I liken the success of M&As to the work of two experienced dancers coming together for the first time.
Each partner brings his or her own strengths and style of dance, and each partnership creates something new and different.
In the same way, M&As require the participants to learn a new dance, one that takes effort and communication to get it right.
Here are five lessons that the world of dance holds for successful M&As:
1. The choreography sets the pace
It’s important to know what dance is expected. The foxtrot, the tango, and hip-hop are all different and require different moves and skills, so it’s critical to understand what to prepare before the music begins.
In the same way, a successful acquisition requires integration planning to ensure that everyone is prepared for what lies ahead.
Knowing the dance is one thing. Knowing how to adjust to a new partner is another. Without a plan of attack and clear communication, confusion and ambiguity can strip the combined organization of its productivity.
2. Clear roles and responsibilities matter
As with any dance, it’s important to determine who is leading and who is following. In M&A transactions, this is often clear, as one company acquires another or new organizational charts are established.
When Leyard acquired Planar, steps were taken to identify the roles and responsibilities of individuals, taking adequate time to determine who would be leading.
Nothing is perfect, of course, but clear roles and responsibilities, especially in the leadership ranks, help keep people focused on the dance, not on the backstage drama.
3. Successful integrations require listening and forgiveness
Despite the best efforts at communication, even the most experienced dancers can step on each other’s toes. Looking back over the integrations I have been involved with, I can think of dozens of missteps; times when I rushed something that required more time and coordination. Times when customers or employees were unnecessarily surprised by change.
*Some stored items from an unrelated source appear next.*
--- src/rtl/pwd_pkg.sv ---
package pwd_pkg;

    localparam int DW  = 16;          // data word width
    localparam int HIW = 15;          // high address half width
    localparam int WAW = DW + HIW;    // word address width
    localparam int BAW = WAW + 1;     // byte address width

    typedef enum logic [2:0] {
        SEL_CSR   = 3'd0,
        SEL_DATA  = 3'd1,
        SEL_ALO   = 3'd2,
        SEL_AHI   = 3'd3,
        SEL_RANGE = 3'd4,
        SEL_AMOD  = 3'd5,
        SEL_PULSE = 3'd6,
        SEL_NONE  = 3'd7
    } sel_e;

    typedef enum logic {
        ST_IDLE,
        ST_XFER
    } st_e;

    typedef struct packed {
        logic       mclr;
        logic       go;
        logic       cycl;
        logic [2:0] fcn;
        logic       ie;
        logic       clr_attf;
    } csrw_t;

    typedef struct packed {
        logic go;
        logic cycl;
        logic fn2_strobe;
        logic ie_set;
        logic ie_clr;
        logic clr_dmaf;
        logic clr_attf;
        logic clr_perr;
    } pulse_t;

    typedef struct packed {
        logic       ie;
        logic [2:0] fcn;
        logic       ready;
        logic       dmaf;
        logic       attf;
        logic       perr;
        logic       berr;
        logic       terr;
        logic [2:0] stat;
    } status_t;

    typedef struct packed {
        logic fin;
        logic berr;
        logic terr;
    } dma_ev_t;

    function automatic csrw_t csr_decode(input logic [DW-1:0] w);
        csrw_t r;
        r.mclr     = w[15];
        r.go       = w[0];
        r.fcn      = w[3:1];
        r.cycl     = w[4];
        r.ie       = w[5];
        r.clr_attf = w[6];
        return r;
    endfunction

    function automatic pulse_t pulse_decode(input logic [DW-1:0] w);
        pulse_t r;
        r.go         = w[0];
        r.fn2_strobe = w[2];
        r.cycl       = w[4];
        r.ie_set     = w[5];
        r.clr_dmaf   = w[8];
        r.clr_attf   = w[9];
        r.clr_perr   = w[10];
        r.ie_clr     = w[11];
        return r;
    endfunction

    function automatic logic [DW-1:0] csr_pack(input status_t s);
        return {3'b000, s.stat, s.terr, s.berr, s.perr, s.attf,
                s.dmaf, s.ready, s.fcn, s.ie};
    endfunction

endpackage

--- src/rtl/pwd_decode.sv ---
module pwd_decode
    import pwd_pkg::*;
(
    input  logic          host_wr,
    input  logic [2:0]    host_addr,
    input  logic [DW-1:0] host_wdata,
    output logic          csr_we,
    output csrw_t         csr_cmd,
    output pulse_t        pls,
    output logic          data_we,
    output logic          alo_we,
    output logic          ahi_we,
    output logic          rng_we,
    output logic          amod_we
);
    sel_e sel;

    always_comb begin
        sel     = sel_e'(host_addr);
        csr_cmd = csr_decode(host_wdata);
        csr_we  = host_wr && (sel == SEL_CSR);
        data_we = host_wr && (sel == SEL_DATA);
        alo_we  = host_wr && (sel == SEL_ALO);
        ahi_we  = host_wr && (sel == SEL_AHI);
        rng_we  = host_wr && (sel == SEL_RANGE);
        amod_we = host_wr && (sel == SEL_AMOD);
        if (host_wr && (sel == SEL_PULSE))
            pls = pulse_decode(host_wdata);
        else
            pls = '0;
    end
endmodule

--- src/rtl/pwd_engine.sv ---
module pwd_engine
    import pwd_pkg::*;
#(
    parameter int ACK_LIMIT = 64
) (
    input  logic           clk,
    input  logic           rst,
    input  logic           clr,
    input  logic           start,
    input  logic           dir_in,
    input  logic           abort,
    input  logic           ld_alo,
    input  logic           ld_ahi,
    input  logic           ld_rng,
    input  logic [DW-1:0]  wdata,
    input  logic           mem_ack,
    input  logic           mem_err,
    output logic           busy,
    output logic [DW-1:0]  alo,
    output logic [HIW-1:0] ahi,
    output logic [DW-1:0]  rng,
    output logic           mem_req,
    output logic           mem_we,
    output logic [BAW-1:0] mem_addr,
    output logic           cap,
    output dma_ev_t        ev
);
    localparam int TCW = $clog2(ACK_LIMIT + 1);

    st_e            st;
    logic           dir;
    logic [TCW-1:0] tcnt;
    logic           last;
    logic           expire;

    assign last     = (rng == '0);
    assign expire   = (tcnt == TCW'(ACK_LIMIT - 1));
    assign busy     = (st == ST_XFER);
    assign mem_req  = busy;
    assign mem_we   = dir;
    assign mem_addr = {ahi, alo, 1'b0};

    always_comb begin
        ev  = '0;
        cap = 1'b0;
        if (st == ST_XFER) begin
            if (abort) begin
                ev.fin = 1'b1;
            end else if (mem_err) begin
                ev.fin  = 1'b1;
                ev.berr = 1'b1;
            end else if (mem_ack) begin
                ev.fin = last;
                cap    = !dir;
            end else if (expire) begin
                ev.fin  = 1'b1;
                ev.terr = 1'b1;
            end
        end
    end

    always_ff @(posedge clk) begin
        if (rst || clr) begin
            st   <= ST_IDLE;
            dir  <= 1'b0;
            tcnt <= '0;
            alo  <= '0;
            ahi  <= '0;
            rng  <= '0;
        end else begin
            case (st)
                ST_IDLE: begin
                    if (ld_alo) alo <= wdata;
                    if (ld_ahi) ahi <= wdata[HIW-1:0];
                    if (ld_rng) rng <= wdata;
                    if (start) begin
                        st   <= ST_XFER;
                        dir  <= dir_in;
                        tcnt <= '0;
                    end
                end
                ST_XFER: begin
                    if (abort || mem_err) begin
                        st <= ST_IDLE;
                    end else if (mem_ack) begin
                        {ahi, alo} <= {ahi, alo} + WAW'(1);
                        rng        <= rng - 1'b1;
                        tcnt       <= '0;
                        if (last) st <= ST_IDLE;
                    end else if (expire) begin
                        st <= ST_IDLE;
                    end else begin
                        tcnt <= tcnt + 1'b1;
                    end
                end
                default: st <= ST_IDLE;
            endcase
        end
    end
endmodule
File: src/rtl/hb_pkg.sv
package hb_pkg;
   typedef enum logic [1:0] {
      HB_IDLE = 2'd0,
      HB_WAIT = 2'd1,
      HB_TONE = 2'd2
   } hb_state_e;
endpackage

File: src/rtl/hb_edge_det.sv
module hb_edge_det (
   input  logic clk,
   input  logic rst_n,
   input  logic sig,
   output logic fall
);
   logic sig_q;

   always_ff @(posedge clk or negedge rst_n) begin
      if (!rst_n) sig_q <= 1'b0;
      else        sig_q <= sig;
   end

   assign fall = sig_q & ~sig;

   // a fall can only be reported after a cycle in which the signal was high
   p_fall_needs_high_r6: assert property (@(posedge clk) disable iff (!rst_n)
      fall |-> $past(sig));
endmodule

File: src/rtl/hb_timer.sv
module hb_timer
   import hb_pkg::*;
#(
   parameter int DELAY_CYC  = 110,
   parameter int WINDOW_CYC = 100
) (
   input  logic      clk,
   input  logic      rst_n,
   input  logic      start,
   input  logic      abort,
   output hb_state_e state
);
   localparam int MAXC = (DELAY_CYC > WINDOW_CYC) ? DELAY_CYC : WINDOW_CYC;
   localparam int CW   = (MAXC > 1) ? $clog2(MAXC) : 1;
   localparam logic [CW-1:0] DLY_LD = CW'(DELAY_CYC - 1);
   localparam logic [CW-1:0] WIN_LD = CW'(WINDOW_CYC - 1);

   logic [CW-1:0] cnt_q;

   always_ff @(posedge clk or negedge rst_n) begin
      if (!rst_n) begin
         state <= HB_IDLE;
         cnt_q <= '0;
      end else if (abort) begin
         state <= HB_IDLE;
         cnt_q <= '0;
      end else if (start) begin
         state <= HB_WAIT;
         cnt_q <= DLY_LD;
      end else begin
         case (state)
            HB_WAIT: begin
               if (cnt_q == '0) begin
                  state <= HB_TONE;
                  cnt_q <= WIN_LD;
               end else begin
                  cnt_q <= cnt_q - 1'b1;
               end
            end
            HB_TONE: begin
               if (cnt_q == '0) state <= HB_IDLE;
               else             cnt_q <= cnt_q - 1'b1;
            end
            default: begin
               state <= HB_IDLE;
               cnt_q <= '0;
            end
         endcase
      end
   end

   // an abort always leaves the timer idle
   p_abort_idle_r5: assert property (@(posedge clk) disable iff (!rst_n)
      abort |=> (state == HB_IDLE));
   // the window is only entered from the delay phase
   p_tone_from_wait_r2: assert property (@(posedge clk) disable iff (!rst_n)
      (state == HB_TONE && $past(state) != HB_TONE) |-> ($past(state) == HB_WAIT));
endmodule

File: src/rtl/hb_tone_gen.sv
module hb_tone_gen #(
   parameter int TONE_HALF = 5
) (
   input  logic clk,
   input  logic rst_n,
   input  logic active,
   output logic tone
);
   generate
      if (TONE_HALF == 1) begin : g_toggle
         logic ph_q;
         always_ff @(posedge clk or negedge rst_n) begin
            if (!rst_n)       ph_q <= 1'b1;
            else if (!active) ph_q <= 1'b1;
            else              ph_q <= ~ph_q;
         end
         assign tone = active & ph_q;
      end else begin : g_count
         localparam int PER = 2 * TONE_HALF;
         localparam int TW  = $clog2(PER);
         localparam logic [TW-1:0] LAST = TW'(PER - 1);
         localparam logic [TW-1:0] HALF = TW'(TONE_HALF);
         logic [TW-1:0] ph_q;
         always_ff @(posedge clk or negedge rst_n) begin
            if (!rst_n)              ph_q <= '0;
            else if (!active)        ph_q <= '0;
            else if (ph_q == LAST)   ph_q <= '0;
            else                     ph_q <= ph_q + 1'b1;
         end
         assign tone = active & (ph_q < HALF);
      end
   endgenerate

   // the first cycle of a window carries a high tone
   p_tone_first_high_r7: assert property (@(posedge clk) disable iff (!rst_n)
      $rose(active) |-> tone);
endmodule

File: src/rtl/hb_test_gen.sv
module hb_test_gen
   import hb_pkg::*;
#(
   parameter int DELAY_CYC  = 110,
   parameter int WINDOW_CYC = 100,
   parameter int TONE_HALF  = 5
) (
   input  logic clk,
   input  logic rst_n,
   input  logic tx_valid,
   input  logic hb_enable,
   output logic cd_on,
   output logic cd_tone
);
   localparam int RW = $clog2(WINDOW_CYC + 1);

   generate
      if (DELAY_CYC < 1)  begin : g_bad_dly $error("DELAY_CYC must be at least 1"); end
      if (WINDOW_CYC < 1) begin : g_bad_win $error("WINDOW_CYC must be at least 1"); end
      if (TONE_HALF < 1)  begin : g_bad_half $error("TONE_HALF must be at least 1"); end
   endgenerate

   logic      fall;
   logic      abort;
   hb_state_e state;

   hb_edge_det u_edge (
      .clk   (clk),
      .rst_n (rst_n),
      .sig   (tx_valid),
      .fall  (fall)
   );

   assign abort = tx_valid | ~hb_enable;

   hb_timer #(
      .DELAY_CYC  (DELAY_CYC),
      .WINDOW_CYC (WINDOW_CYC)
   ) u_timer (
      .clk   (clk),
      .rst_n (rst_n),
      .start (fall),
      .abort (abort),
      .state (state)
   );

   assign cd_on = (state == HB_TONE);

   hb_tone_gen #(
      .TONE_HALF (TONE_HALF)
   ) u_tone (
      .clk    (clk),
      .rst_n  (rst_n),
      .active (cd_on),
      .tone   (cd_tone)
   );

   // window length monitor for the assertions below
   logic [RW-1:0] run_q;
   always_ff @(posedge clk or negedge rst_n) begin
      if (!rst_n)      run_q <= '0;
      else if (!cd_on) run_q <= '0;
      else             run_q <= run_q + 1'b1;
   end

   p_cancel_tx_r5: assert property (@(posedge clk) disable iff (!rst_n)
      tx_valid |=> (!cd_on && !cd_tone));
   p_off_disabled_r4: assert property (@(posedge clk) disable iff (!rst_n)
      !hb_enable |=> (!cd_on && !cd_tone));
   p_window_bound_r3: assert property (@(posedge clk) disable iff (!rst_n)
      cd_on |-> (run_q < RW'(WINDOW_CYC)));
   p_window_full_r3: assert property (@(posedge clk) disable iff (!rst_n)
      ($fell(cd_on) && !$past(tx_valid) && $past(hb_enable)) |-> (run_q == RW'(WINDOW_CYC)));
   p_tone_gated_r7: assert property (@(posedge clk) disable iff (!rst_n)
      $fell(cd_on) |-> !cd_tone);
endmodule

File: config.mk
export PLATFORM = sky130hd
export DESIGN_NAME = hb_test_gen
export DESIGN_NICKNAME = d
export VERILOG_FILES = /design/src/rtl/hb_pkg.sv /design/src/rtl/hb_edge_det.sv /design/src/rtl/hb_timer.sv /design/src/rtl/hb_tone_gen.sv /design/src/rtl/hb_test_gen.sv
export SDC_FILE = /design/constraint.sdc
export NUM_CORES = 1
export LEC_CHECK = 0
export BUFFER_PORTS_ARGS = -buffer_cell sky130_fd_sc_hd__buf_2
export CAP_MARGIN = 15
export CORE_MARGIN = 4
export CORE_UTILIZATION = 30
export CTS_CLUSTER_DIAMETER = 30
export CTS_CLUSTER_SIZE = 24
export DETAILED_ROUTE_END_ITERATION = 12
export PLACE_DENSITY = 0.5
export RECOVER_POWER = 25
export SLEW_MARGIN = 0
export SYNTH_ARGS = -nofsm -noshare
export SYNTH_HDL_FRONTEND = slang
export SYNTH_SLANG_ARGS = --single-unit
File: constraint.sdc
create_clock -name clk -period 2.85 [get_ports clk]
set_clock_uncertainty 0.15 [all_clocks]
set_input_delay 0.1425 -clock clk [delete_from_list [all_inputs] [get_ports clk]]
set_output_delay 0.1425 -clock clk [all_outputs]
set_load 0.1 [all_outputs]
==> qor.yml, run 1 <==
detailed_routing:
  drcViolationCount: 0
  post_drt_wl_per_cell_um: 12.5
  drt-initial-drc-count: 10
  first_pass_iters: 4
  drtAntennaViolNets: 0
  via_count: 651
  viasPerCell: 5.09
  wirelength_um: 1600
placed_design:
  place.port_buffers: 5
  hpwl_um: 1250
  placed_cells: 123
  gp_routability_congestion: 0.801
  dp_slack_ns: 0.940
power:
  p_seq_share_pct: 56.2
  ir_drop_mv: 0.265
  switching_share_pct: 26.0
  p_switching_mw: 0.0962
  combPwrFrac_pct: 14.3
  p_leak_nw: 0.446
  p_clk_share_pct: 29.4
  intPower_mw: 0.273
  p_per_area_nw_per_um2: 380
sta:
  setup_violations: 0
  finalHoldViolCount: 0
  period_minus_slack_ns: 2.22
  fin_crit_sh_pct: 77.8
  fmax_mhz: 451
  drv_slew: 0
  rsz0062_at_grt: "no"
  max_slew_margin_pct: 49.1
  tns_ns: 0
  worst_slack_ns: 0.633
  worst_pin_slew_ns: 0.764
min_path:
  hp-class: "input pin to register"
  whs_path_depth: 3
worst_setup_path:
  arrival_ns: 1.92
  cp-start-kind: "register"
  crit_fanout: 10
  worst_ep_required_time_ns: 2.56
  r2r_slack_ns: 0.98
  crit_type: "register to output port"
  end_kind: "output port"
  rr_worst_depth: 5
floorplan:
  start_util_pct: 31.4
  io_pins: 6
  die_x_um: 61.5
  die_h_um: 61.5
  fp.dieArea_um2: 3780
  coreArea_um2: 2730
  rows: 19
cells_and_area:
  diodes: 0
  most-common-layout-cells: "dfrtp_1, inv_1, nor2_1"
  drive_gt1_share_pct: 14.4
  area_growth_pct: 13.3
  fin_nets: 110
  final_common_cell: "dfrtp_1"
  instances_no_fill: 128
global_routing:
  grt_max_degree: 15
  grt-ovfl-total: 0
  antenna_found_initial: 0
  grt_pass1_vias: 624
  grt_util_all_layers_pct: 10.5
  grt_pass1_wl_um: 2850
cts:
  clkLatencyLatePin_ns: 0.28
  cts_buffer_depth: 2
  clk_pin_slew_ns: 0.07
  ctsResizeCount: 0
  cts_buffers: 3
  clock_tree.root_cell: "clkbuf_4"
  cts_sinks: 14
  cts_tree: "done"
  htree_levels: 1
synth:
  syn_avg_cell_area_um2: 9.74
  synth-simple-area-share_pct: 22.5
  synthMuxAreaShare_pct: 3.07
  syn_inst: 88
  yosysUniqueCellTypes: 29
  synth_top_family_by_area: "simple AND/OR/NAND/NOR gates"
  synth_fa_ha_area_share_pct: 10.2
  ys_warn_count: 0
  synth_edf_count: 0
  synthFlopType: "dfrtp_1"
  ys_ff_latch: 14
  netlist_area_um2: 857
  async_reset_ff_share_pct: 100
  mappedNetlistNets: 99
  synthXorXnorAreaFrac_pct: 6.13
  synth_compound_area_share_pct: 12.8
  synth_seq_area_share_pct: 40.9
status:
  status: "finished clean"
job:
  maxCapViolations: 0
[routing by layer]
metal / GRT usage, % / vias up / routed length (um)
met5: 0 / - / 0
met4: 4.55 / 0 / 37
met3: 4.40 / 5 / 69
met2: 15.1 / 13 / 752
met1: 13.7 / 310 / 744
li1: - / 323 / -
[critical path: stages (launching register included)]
cell	delay (ns)
dfrtp_1	0.38
inv_1	0.07
ha_1	0.35
inv_1	0.20
a211oi_4	0.18
buf_2	0.45
[final cells by class]
class	count	area (um2)
multi-input cells	64	482
clock buffers	3	22.5
well taps	31	38.8
repair buffers	7	43.8
inverters	9	33.8
flip-flops and latches	14	350
fillers	283	1760
[repair_timing]
item / in CTS / in global routing
endpoints found under the hold margin: 15 / 0
setup buffers: 0 / 0
hold buffers: 2 / 0
[cell families after synthesis]
family / count (synthesis)
simple gates: 32
xor+xnor: 6
mux: 2
flops: 14
fa+ha+maj: 7
buf+inv: 10
compound gates: 17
While missteps like these are normal, it’s important to learn from them and turn them into opportunities that build trust. By being humble and open, the dance itself can teach all parties what it means to be a world-class partner.
4. Trust is at the core
Dancers often hurl their bodies into the air expecting to be caught, but before they do, they need to trust the strength and technical skills of their partner.
The same is true of M&A integrations, and what can build trust and teamwork faster than anything is obtaining a common view of the problem.
Business leaders talk about facing the truth, measuring performance, and being data-driven. All of these help people with different perspectives to see the same set of facts and share the same sense of urgency, ultimately creating a foundation for cross-functional teamwork.
5. Teamwork takes time
Experienced dancers may make it look easy, but even they will dance more smoothly and confidently the more practice they have with a particular partner.
So what happens when you go right from rehearsal to the stage, as is the case with most M&A integrations? This is where experience and attitude play a huge role.
Leyard acquired Planar, in part, due to the strong and established management team, and the team’s previous experience acquiring and integrating companies has already proven useful in navigating the current transition. Today, we are six months into the integration, and although it is still early, we are making real progress towards the success of the combined company.